Mr. Garrity employs hyperbole throughout his article, including:
• “Fortunately, Hillcrest's death rattle turned out to be more of a smoker's cough.” Id. at 2.
• “Cherchez la femme!” Id. at 3.
• “When the smoke cleared . . . .” Id.
• “The most pressing concern, of course, is to get Donald Ross to stop spinning in his grave.” Id.
• “I-and a couple of clubhouse ghosts-happen to agree.” Id. at 4.

         The article describes how Hillcrest Country Club was running significant deficits when David Francis purchased it in 2006. And, it explains one of the challenges facing Hillcrest Country Club is “the real estate market correction that has forced the closing of more than 600 courses across the U.S. in the past eight years.” Id. at 3. Mr. Francis attempted to “right the ship” by “turn[ing] Hillcrest's management over to a business partner who had impressed him on another project.” Id. But, the article says that the business partner went on a “management rampage” that drove members away from the club. Id.

         The article repeatedly refers to the former General Manager of Hillcrest Country Club, but it never uses his name. Instead, the article uses the pseudonym, “Vlad the Impaler.” The article's references to “Vlad the Impaler” are references to plaintiff, who served as the General Manager of Hillcrest Country Club from August 2006 until May 10, 2011. Mr. Garrity chose to use this pseudonym because he believed it “aptly described in a rhetorical sense” plaintiffs management style “which resulted in him ‘killing off the membership.” Doc. 34-1 at 18. Mr. Garrity did not use plaintiffs actual name in the article for two reasons: (1) the article was written for a national audience, who would not know the former General Manager, and (2) the article was not about the club's former General Manager, but about the club.

         The article includes examples about how “Vlad” drove away members with his conduct. Doc. 32-1 at 3. Of these examples, Mr. Garrity's “favorite” anecdote was this one: “Vlad told the chef to stop ordering Heinz ketchup as a rebuke to Democratic presidential candidate John Kerry.” Id. The article also states that “Vlad even had an answer for those who quit Hillcrest: He sued them for breach of contract.” Id.

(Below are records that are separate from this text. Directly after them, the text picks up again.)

**src/rtl/wisc_pkg.sv**
```systemverilog
// Shared WISC definitions: opcodes, opcode-class helpers and the stall/fill FSM state type.
package wisc_pkg;

  localparam logic [3:0] OpLw  = 4'b1000;
  localparam logic [3:0] OpSw  = 4'b1001;
  localparam logic [3:0] OpLlb = 4'b1010;
  localparam logic [3:0] OpLhb = 4'b1011;
  localparam logic [3:0] OpB   = 4'b1100;
  localparam logic [3:0] OpBr  = 4'b1101;

  typedef enum logic [1:0] {
    StRun   = 2'd0,
    StDFill = 2'd1,
    StIFill = 2'd2
  } state_e;

  function automatic logic is_flag_writer(logic [3:0] op);
    return op inside {4'b0000, 4'b0001, 4'b0010, 4'b0100, 4'b0101, 4'b0110};
  endfunction

  // SW store data is bypassed mem-to-mem, so its rt never forces a load-use stall.
  function automatic logic uses_rt(logic [3:0] op);
    return !(op inside {OpSw, OpLlb, OpLhb});
  endfunction

endpackage

```
**src/rtl/id_hazard_detect.sv**
```systemverilog
// Combinational ID-stage hazard checks: load-use, branch-on-flags and BR-register dependencies.
module id_hazard_detect
  import wisc_pkg::*;
(
  input  logic [3:0] id_opcode_i,
  input  logic [3:0] id_rs_i,
  input  logic [3:0] id_rt_i,
  input  logic [3:0] ex_opcode_i,
  input  logic [3:0] ex_rd_i,
  input  logic       ex_regwrite_i,
  input  logic [3:0] mem_opcode_i,
  input  logic [3:0] mem_rd_i,
  output logic       load_use_o,
  output logic       flag_hazard_o,
  output logic       br_hazard_o
);

  always_comb begin
    load_use_o = (ex_opcode_i == OpLw) && (ex_rd_i != 4'd0) &&
                 ((ex_rd_i == id_rs_i) || (uses_rt(id_opcode_i) && (ex_rd_i == id_rt_i)));

    flag_hazard_o = (id_opcode_i == OpB) && is_flag_writer(ex_opcode_i);

    // BR reads its target in ID, so both an EX producer and a MEM load must drain first.
    br_hazard_o = (id_opcode_i == OpBr) && (id_rs_i != 4'd0) &&
                  ((ex_regwrite_i && (ex_rd_i == id_rs_i)) ||
                   ((mem_opcode_i == OpLw) && (mem_rd_i == id_rs_i)));
  end

endmodule

```
**src/rtl/hazard_stall_ctrl.sv**
```systemverilog
// Pipeline stall/flush controller: ID hazard stalls, taken-branch flush and I/D cache fill sequencing.
module hazard_stall_ctrl
  import wisc_pkg::*;
#(
  parameter int unsigned CNT_W = 16
) (
  input  logic             clk,
  input  logic             rst,
  input  logic [3:0]       ID_opcode,
  input  logic [3:0]       ID_rs,
  input  logic [3:0]       ID_rt,
  input  logic             branch_taken,
  input  logic [3:0]       EX_opcode,
  input  logic [3:0]       EX_rd,
  input  logic             EX_RegWrite,
  input  logic [3:0]       MEM_opcode,
  input  logic [3:0]       MEM_rd,
  input  logic             icache_miss,
  input  logic             dcache_miss,
  input  logic             fill_done,
  output logic             fill_req,
  output logic             fill_is_d,
  output logic             PC_write,
  output logic             IF_ID_write,
  output logic             IF_ID_flush,
  output logic             ID_EX_bubble,
  output logic             EX_MEM_write,
  output logic             MEM_WB_write,
  output logic [CNT_W-1:0] stall_cnt
);

  state_e           state_q, state_d;
  logic             fill_req_q, fill_req_d;
  logic             fill_is_d_q, fill_is_d_d;
  logic [CNT_W-1:0] stall_cnt_q, stall_cnt_d;

  logic load_use, flag_hazard, br_hazard, hazard, fill_ack;

  id_hazard_detect u_id_hazard_detect (
    .id_opcode_i   (ID_opcode),
    .id_rs_i       (ID_rs),
    .id_rt_i       (ID_rt),
    .ex_opcode_i   (EX_opcode),
    .ex_rd_i       (EX_rd),
    .ex_regwrite_i (EX_RegWrite),
    .mem_opcode_i  (MEM_opcode),
    .mem_rd_i      (MEM_rd),
    .load_use_o    (load_use),
    .flag_hazard_o (flag_hazard),
    .br_hazard_o   (br_hazard)
  );

  assign hazard   = load_use | flag_hazard | br_hazard;
  // A completion pulse only counts while a request is actually outstanding.
  assign fill_ack = fill_done & fill_req_q;

  always_comb begin
    PC_write     = 1'b1;
    IF_ID_write  = 1'b1;
    IF_ID_flush  = 1'b0;
    ID_EX_bubble = 1'b0;
    EX_MEM_write = 1'b1;
    MEM_WB_write = 1'b1;
    case (state_q)
      StDFill: begin
        PC_write     = 1'b0;
        IF_ID_write  = 1'b0;
        EX_MEM_write = 1'b0;
        MEM_WB_write = 1'b0;
      end
      default: begin
        if (hazard) begin
          PC_write     = 1'b0;
          IF_ID_write  = 1'b0;
          ID_EX_bubble = 1'b1;
        end else if (state_q == StIFill) begin
          PC_write    = 1'b0;
          IF_ID_flush = 1'b1;
        end else if (branch_taken) begin
          IF_ID_flush = 1'b1;
        end
      end
    endcase
  end

  always_comb begin
    state_d     = state_q;
    fill_req_d  = fill_req_q;
    fill_is_d_d = fill_is_d_q;
    case (state_q)
      StRun: begin
        if (dcache_miss) begin
          state_d     = StDFill;
          fill_req_d  = 1'b1;
          fill_is_d_d = 1'b1;
        end else if (icache_miss) begin
          state_d     = StIFill;
          fill_req_d  = 1'b1;
          fill_is_d_d = 1'b0;
        end
      end
      StDFill: begin
        if (fill_ack) begin
          fill_req_d  = 1'b0;
          fill_is_d_d = 1'b0;
          state_d     = icache_miss ? StIFill : StRun;
        end
      end
      StIFill: begin
        // Entering from DFILL leaves the request low for one cycle; raise it here.
        if (fill_ack) begin
          state_d    = StRun;
          fill_req_d = 1'b0;
        end else if (!fill_req_q) begin
          fill_req_d = 1'b1;
        end
      end
      default: begin
        state_d    = StRun;
        fill_req_d = 1'b0;
      end
    endcase
  end

  always_comb begin
    stall_cnt_d = stall_cnt_q;
    if (!PC_write && (stall_cnt_q != '1)) begin
      stall_cnt_d = stall_cnt_q + CNT_W'(1);
    end
  end

  always_ff @(posedge clk) begin
    if (rst) begin
      state_q     <= StRun;
      fill_req_q  <= 1'b0;
      fill_is_d_q <= 1'b0;
      stall_cnt_q <= '0;
    end else begin
      state_q     <= state_d;
      fill_req_q  <= fill_req_d;
      fill_is_d_q <= fill_is_d_d;
      stall_cnt_q <= stall_cnt_d;
    end
  end

  // Reset withdraws an in-flight request immediately rather than at the next edge.
  assign fill_req  = fill_req_q & ~rst;
  assign fill_is_d = fill_is_d_q;
  assign stall_cnt = stall_cnt_q;

endmodule
```
**config.mk**
```make
export PLATFORM = sky130hd
export DESIGN_NAME = hazard_stall_ctrl
export DESIGN_NICKNAME = d
export VERILOG_FILES = /design/src/rtl/wisc_pkg.sv /design/src/rtl/id_hazard_detect.sv /design/src/rtl/hazard_stall_ctrl.sv
export SDC_FILE = /design/constraint.sdc
export NUM_CORES = 1
export LEC_CHECK = 0
export BUFFER_PORTS_ARGS = -buffer_cell sky130_fd_sc_hd__buf_4
export CORE_AREA = 2 2 59 61
export CTS_BUF_LIST = sky130_fd_sc_hd__clkbuf_4
export DETAILED_ROUTE_END_ITERATION = 16
export DIE_AREA = 0 0 61 63
export PLACE_DENSITY = 0.82
export SYNTH_ARGS = -nofsm -noshare
export SYNTH_HDL_FRONTEND = slang
export SYNTH_SLANG_ARGS = --single-unit
```
**constraint.sdc**
```tcl
create_clock -name clk -period 1.9 [get_ports clk]
set_input_delay 0.19 -clock clk [delete_from_list [all_inputs] [get_ports clk]]
set_output_delay 0.19 -clock clk [all_outputs]
set_load 0.02 [all_outputs]
```
==> results.toml <==
[finish]
fillerInstances = 290
multi_input_area_um2 = 940.9
drive_above_1_share = 0.4239
fin_area_um2 = 2044
final_cell_mix = "80 x buf_4, 20 x dfxtp_1, 13 x nor2_1"
syn_to_final_growth_pct = 52.85
n_antenna_cell = 0
final_common_cell = "buf_4"
ff_latch_area_um2 = 400.4
nNetsFinal = 281

[placed_design]
gp_congestion = 0.8314
placed_area_um2 = 1931
dp_slack_ns = -0.2815
hpwl_um = 2789
io_buffers = 58

[critical_path]
path_delay_family = "simple AND/OR/NAND/NOR gates"
cp-end-kind = "register"
crit_top_cell = "buf_4"
path_class = "in -> reg"
crit_buf_inv = 3
required_ns = 2.14
setup.worst_path.start = "MEM_opcode[1]"
cp_cell_sequence = "buf_4 -> or4b_4 -> nor4_4 -> a32oi_2 -> and4_4 -> buf_4 -> buf_4 -> or3_1 -> a21oi_2"
cp_max_fo = 6
cpMaxStageDelayCell = "or4b_4"
reg2reg_from = "stall_cnt[9]$_SDFFE_PP0P_"
worstSetupStartpointType = "input port"
cp_slowest_stage_delay_ns = 0.53
cp.arrival_ns = 2.10

[yosys]
yosys.area.top_type_share = 0.2993
synthesis.area_um2 = 1338
avgSynthCellArea_um2 = 7.962
synth_edf_count = 0
async_reset_ff_frac = 0
syn_inst = 168
synth_ff_type = "dfxtp_1"
ys_seq_area_frac = 0.2993
ys_types = 43
syn-num-nets = 204
yosysTopAreaCell = "dfxtp_1"
ys_warn_count = 0
synth.area.top_cells = "dfxtp_1 30%, xor2_1 6.5%, a21oi_1 5.2%, o21ai_0 4.5%, or3_1 4.2%"
ys_ff_latch = 20

[sta]
slew_viol_final = 0
finalSetupViolCount = 0
finalSetupTns_ns = 0
worstMarginPinSlew_ns = 0.2893
min_period_over_period = 0.9822
slew_headroom = 0.8056
clock-skew-final_ns = 0.007808
period_needed_ns = 1.866
fmax_mhz = 535.9
hold_viol_final = 0
timing.hold.ws_ns = 0.2208
fin_ws_ns = 0.03383

[detailed_routing]
via_count = 1540
final_antenna_net_count = 0
wl_um = 3588
vias_per_cell = 5.329
first_pass_iters = 4
wl_per_cell_um = 12.42
drt_iter0_drc = 39
remaining_drc_errors = 0

[clock_tree]
cts-buffers-inserted = 3
htreeDepth = 1
cts_root_buffer = "clkbuf_4"
cts_tree = "built"
insertion_delay_ns = 0.30
path_clk_slew_ns = 0.11
clock-sinks = 20
clockBufferDepth = 2

[grt]
grt_pass1_wl_um = 5651
grt_pass1_vias = 1359
grt_start_max_net_pins = 23
grt_antenna_before_repair = 0
overflow = 0
grt.total_usage = 0.1825

[power_and_ir_drop]
power.total_uw = 1001
power_density_nw_per_um2 = 489.6
p_leak_uw = 0.0008688
vdd_drop_max_mv = 0.2751

[run]
cap_violations = 0

[worst_hold_path]
holdCritStartpoint = "rst"
hold_class = "in -> reg"

[die]
die-area_um2 = 3843
die_h_um = 63
pin_count = 59
core_um2 = 3232
start_util = 0.4139
rows = 21
die_w_um = 61

[run_status]
outcome = "finished, final reports clean"
[synth_stat cells (all sizes together) (3+ instances only)]
cell	number
xnor2	3
a21oi	14
nor2	13
nor2b	7
nor3	4
nand3	10
mux2	4
inv	6
nand4	4
buf	3
dfxtp	20
nor4	5
nor4b	3
o21ai	12
or3	9
nand2	11
xor2	10
clkbuf	5
and4	3
[through the flow]
stage	util	cells
global route	0.6326	289
detailed placement	0.5974	283
finish	0.6326	289
global placement	0.5974	283
CTS	0.6121	289
floorplan	-	168
[routing by layer]
metal  GRT usage  share of wire  vias to the layer above
met5           0              0                        -
met2      0.3132           0.52                       64
met3     0.03106          0.069                        4
li1            -              -                      763
met4     0.05163         0.0064                        0
met1      0.2271           0.41                      709
[sequential cells by signal (all words and copies together) (netlist names)]
| signal | cells |
|---|---|
| fill_req_q | 1 |
| state_q | 2 |
| stall_cnt | 16 |
| fill_is_d | 1 |
[cells by family after synthesis]
| group | Yosys count | share of synthesized area |
|---|---|---|
| fa+ha+maj | 1 | 0.009353 |
| buf+inv | 14 | 0.05332 |
| simple gates | 78 | 0.3480 |
| compound gates | 37 | 0.1637 |
| xor+xnor | 13 | 0.08513 |
| flops | 20 | 0.2993 |
| mux | 5 | 0.04116 |
[power by group]
part           total (µW)  switching [µW]  internal, µW
combinational         349             168           181
sequential            449            14.7           435
clock                 202             128          73.9
[worst register-to-register path, delay by kind of cell (launching register included)]
kind          cells  cell delay [ns]
flops             1             0.35
buf+inv           1             0.16
simple gates      5             0.79
mux               1             0.35
[final timing paths]
path	slack (ns)	endpoint	cells past startpoint
worst min register to register	0.52	stall_cnt[1]$_SDFFE_PP0P_	2
worst min-delay path	0.22	stall_cnt[13]$_SDFFE_PP0P_	2
worst max register to register	0.15	stall_cnt[8]$_SDFFE_PP0P_	7
worst max-delay path	0.03	stall_cnt[10]$_SDFFE_PP0P_	9
[layout make-up]
type | instances | share of cell area
clock buffers | 3 | 0.01102
inverters | 6 | 0.01102
multi-input cells | 134 | 0.4602
flip-flops and latches | 20 | 0.1958
well taps | 46 | 0.02815
repair buffers | 80 | 0.2938
[timing repair]
item / in CTS / in global routing
setup buffers: 3 / 0
hold buffers: 0 / 0
pin swaps: 1 / 4
endpoints found under the setup margin: 1 / 12
resized for setup: 2 / 13
Power figures use the tool's default switching activity.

         The article also describes how the former General Manager failed to maintain the golf course. The article quotes the then-current General Manager as saying, “‘[Vlad] thought that if you didn't overseed, you didn't have to hire somebody to mow.'” Id. It also quotes the then-current General Manager as saying: “‘There was a lot of deferred maintenance.'” Id. The article criticizes the former General Manager's decision to replace the original Donald Ross-designed ninth green with a replacement green: “Vlad installed a replacement green some 50 yards short of Ross's [which] was tiny, perpetually soggy and propped up by a stone wall.” Id. Mr. Garrity explained that, “[i]n less time than it takes to schedule a deposition, one of Kansas City's strongest par-4s had been destroyed.” Id. The article describes how Vlad's actions culminated: “Fed up, [David] Francis fired Vlad, touching off an exchange of suits and counterclaims that entertained court reporters and baffled readers of The Kansas City Star.” Id. And, “when the smoke cleared, Hillcrest was broke, depopulated and sparsely staffed.” Id.

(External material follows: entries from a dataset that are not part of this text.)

`config.mk`:
```
export PLATFORM = sky130hd
export DESIGN_NAME = product_accumulator
export DESIGN_NICKNAME = d
export VERILOG_FILES = /design/src/rtl/product_accumulator.sv
export SDC_FILE = /design/constraint.sdc
export NUM_CORES = 1
export LEC_CHECK = 0
export ABC_AREA = 1
export CORE_MARGIN = 4
export CORE_UTILIZATION = 45
export DETAILED_ROUTE_END_ITERATION = 8
export PLACE_DENSITY = 0.83
export SLEW_MARGIN = 5
export SYNTH_ARGS = -nofsm -noshare
export SYNTH_HDL_FRONTEND = slang
export SYNTH_SLANG_ARGS = --single-unit
```
`constraint.sdc`:
```
create_clock -name clk -period 2 [get_ports clk]
set_clock_uncertainty 0.15 [all_clocks]
set_input_delay 0.3 -clock clk [delete_from_list [all_inputs] [get_ports clk]]
set_output_delay 0.3 -clock clk [all_outputs]
set_load 0.005 [all_outputs]
```
`src/rtl/product_accumulator.sv`:
```
// Accumulates a block of COUNT unsigned 8-bit products into an ACC_W-bit sum, with valid/ready on both sides.
// Optional macro SATURATE_EN: clamp the sum at 2^ACC_W-1 on carry-out instead of wrapping.
//
// state   | meaning
// --------+--------------------------------------------------------
// S_IDLE  | waiting for start; last result still visible on acc_out
// S_ACCUM | accepting products until COUNT transfers have been taken
// S_DONE  | result presented on acc_out until acc_ready
module product_accumulator #(
  parameter int ACC_W = 11,
  parameter int COUNT = 8
) (
  input  logic             clk,
  input  logic             rst_n,
  input  logic             start,
  input  logic             prod_valid,
  input  logic [7:0]       prod_in,
  output logic             prod_ready,
  output logic [ACC_W-1:0] acc_out,
  output logic             acc_valid,
  input  logic             acc_ready,
  output logic             busy,
  output logic             overflow
);

  localparam int CNT_W = $clog2(COUNT + 1);
  localparam logic [CNT_W-1:0] LAST_IDX = CNT_W'(COUNT - 1);

  typedef enum logic [1:0] {
    S_IDLE  = 2'd0,
    S_ACCUM = 2'd1,
    S_DONE  = 2'd2
  } state_t;

  state_t           state_q, state_d;
  logic [ACC_W-1:0] acc_q, acc_d;
  logic [CNT_W-1:0] cnt_q, cnt_d;
  logic             ovf_q, ovf_d;

  logic             xfer;
  logic [ACC_W:0]   sum;

  // prod_ready is decoded from state, so a transfer needs only prod_valid in ACCUM
  assign xfer = (state_q == S_ACCUM) && prod_valid;
  assign sum  = {1'b0, acc_q} + (ACC_W + 1)'(prod_in);

  always_ff @(posedge clk or negedge rst_n) begin
    if (!rst_n) begin
      state_q <= S_IDLE;
      acc_q   <= '0;
      cnt_q   <= '0;
      ovf_q   <= 1'b0;
    end else begin
      state_q <= state_d;
      acc_q   <= acc_d;
      cnt_q   <= cnt_d;
      ovf_q   <= ovf_d;
    end
  end

  always_comb begin
    state_d = state_q;
    case (state_q)
      S_IDLE:  if (start) state_d = S_ACCUM;
      S_ACCUM: if (xfer && (cnt_q == LAST_IDX)) state_d = S_DONE;
      S_DONE:  if (acc_ready) state_d = S_IDLE;
      default: state_d = S_IDLE;
    endcase
  end

  always_comb begin
    acc_d = acc_q;
    cnt_d = cnt_q;
    ovf_d = ovf_q;
    if ((state_q == S_IDLE) && start) begin
      acc_d = '0;
      cnt_d = '0;
      ovf_d = 1'b0;
    end else if (xfer) begin
      cnt_d = cnt_q + 1'b1;
      if (sum[ACC_W]) ovf_d = 1'b1;
`ifdef SATURATE_EN
      acc_d = sum[ACC_W] ? {ACC_W{1'b1}} : sum[ACC_W-1:0];
`else
      acc_d = sum[ACC_W-1:0];
`endif
    end
  end

  always_comb begin
    prod_ready = (state_q == S_ACCUM);
    acc_valid  = (state_q == S_DONE);
    busy       = (state_q != S_IDLE);
    acc_out    = acc_q;
    overflow   = ovf_q;
  end

endmodule

```
==> impl_metrics.tcl, run 1 <==
set metrics [dict create \
    outcome "finished, final reports clean" \
    synthToLayoutAreaGrowth_pct 31.4 \
    path_class "reg -> out" \
    cts_hold_buf 0 \
    synth_cells 155 \
    grt_start_max_net_pins 19 \
    worst_skew_pair.late_latency_ns 0.30 \
    fillCellCount 235 \
    seqCellArea_um2 450 \
    syn_nets 178 \
    start_kind "flip-flop" \
    rsz0062_at_grt "no" \
    antenna_found_initial 0 \
    critical_path.cell_chain "nor2_4 -> clkdlybuf4s50_1" \
    final_cell_mix "nand2_1 (46), clkdlybuf4s50_1 (27), dfrtp_1 (18)" \
    route.vias.total 1133 \
    route.detailed.drc 0 \
    relSlewSlack_pct 84.3 \
    drtIter0Drc 43 \
    mappedNetlistArea_um2 1240 \
    finalMaxSlewViolations 0 \
    portBuffers 27 \
    drive_gt1_share_pct 14.6 \
    dieHeight_um 60.5 \
    initial_core_util_pct 48.7 \
    cts_root_buf "clkbuf_4" \
    hold_violations 0 \
    end_kind "primary output" \
    cpPeakStageDelay_ns 0.54 \
    setup_viol 0 \
    vias_per_cell 5.10 \
    leakagePower_uw 0.000822 \
    multi_input_area_um2 704 \
    grt_pass1_wl_um 4760 \
    synth_area_per_cell_um2 8.00 \
    power-per-cell-area_nw_per_um2 1360 \
    slowest_stage "clkdlybuf4s50_1" \
    die_area_um2 3660 \
    final_common_cell "nand2_1" \
    finalCriticalPeriod_ns 1.92 \
    drv_cap 0 \
    ys_warn_count 0 \
    worstMarginPinSlew_ns 0.236 \
    cp.arrival_ns 1.47 \
    ios 28 \
    combPwrFrac_pct 59.4 \
    ys_seq_elements 18 \
    swShare_pct 43.3 \
    drtAntennaViolNets 0 \
    place.gp.congestion 0.836 \
    postCtsSetupBuffers 0 \
    required_ns 1.55 \
    internal_power_uw 1250 \
    power_frac_seq_pct 30.1 \
    cts_buffers 3 \
    finish.utilization_pct 64.0 \
    overflow 0 \
    critPathMaxFanout 3 \
    drtPass1Iterations 4 \
    peakVddDrop_uv 815 \
    cts_buffer_depth 2 \
    die_x_um 60.5 \
    crit_buf_inv 1 \
    row_count 18 \
    min_path_type "in -> async" \
    grt_util_all_layers_pct 17.4 \
    max_freq_ghz 0.520 \
    htree_levels 1 \
    clk_pin_slew_ns 0.11 \
    clockPowerShare_pct 10.5 \
    wl_per_cell_um 12.2 \
    total_power_uw 2210 \
    dp.final_hpwl_um 2110 \
    grt_pass1_vias 1091 \
    cts_tree "done" \
    diodes 0 \
    final_cell_area_um2 1630 \
    timing.hold.ws_ns 0.156 \
    postPlaceCellArea_um2 1590 \
    tns_ns 0 \
    crit_family "buffers and inverters" \
    clkSinkCount 18 \
    synth_cell_types 29 \
    core_um2 2540 \
    period_share_pct 96.2 \
    cts-resized-gates 0 \
    finalNetCount 216 \
    seq_area_frac_synth_pct 36.3 \
    wirelength_um 2710 \
    p_sw_uw 959 \
]
cell usage after synthesis (all sizes together):
master | n | area share (%)
o22ai | 1 | 0.50
nand4 | 1 | 1.7
nor3 | 1 | 0.81
dfrtp | 18 | 36
a21o | 1 | 0.61
xor2 | 2 | 1.4
o21bai | 1 | 0.61
o21ai | 10 | 4.3
nand3 | 8 | 3.6
nand2 | 50 | 19
ha | 9 | 9.1
clkinv | 1 | 0.71
a21oi | 9 | 4.2
nor2 | 20 | 7.7
a22o | 2 | 1.4
inv | 19 | 6.2
fa | 1 | 1.6
a21boi | 1 | 0.61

         Statements Made in the Article by Heartland Golf

         The article quotes two representatives of Heartland Golf-Davis Francis and Kurt Everett. The statements made by these two individuals include the following:

• “‘They were going to board this place [Hillcrest] up when I bought it, ' Francis says, indulging in some hyperbole. ‘It was overstaffed. They'd send several waiters just to pour tea in the women's card room.'” Id.
• “‘Club presidents' widows used to get a free social membership, ' says Kurt Everett, Hillcrest's general manager. ‘That was nothing but goodwill, and they came in every Friday and Saturday night and spent money. But he took that away. Anything the members liked, he took away.'” Id.
• “‘ There was a lot of deferred maintenance, ' says Everett. ‘ [Vlad] thought if you didn't overseed, you didn't have to hire somebody to mow.'” Id.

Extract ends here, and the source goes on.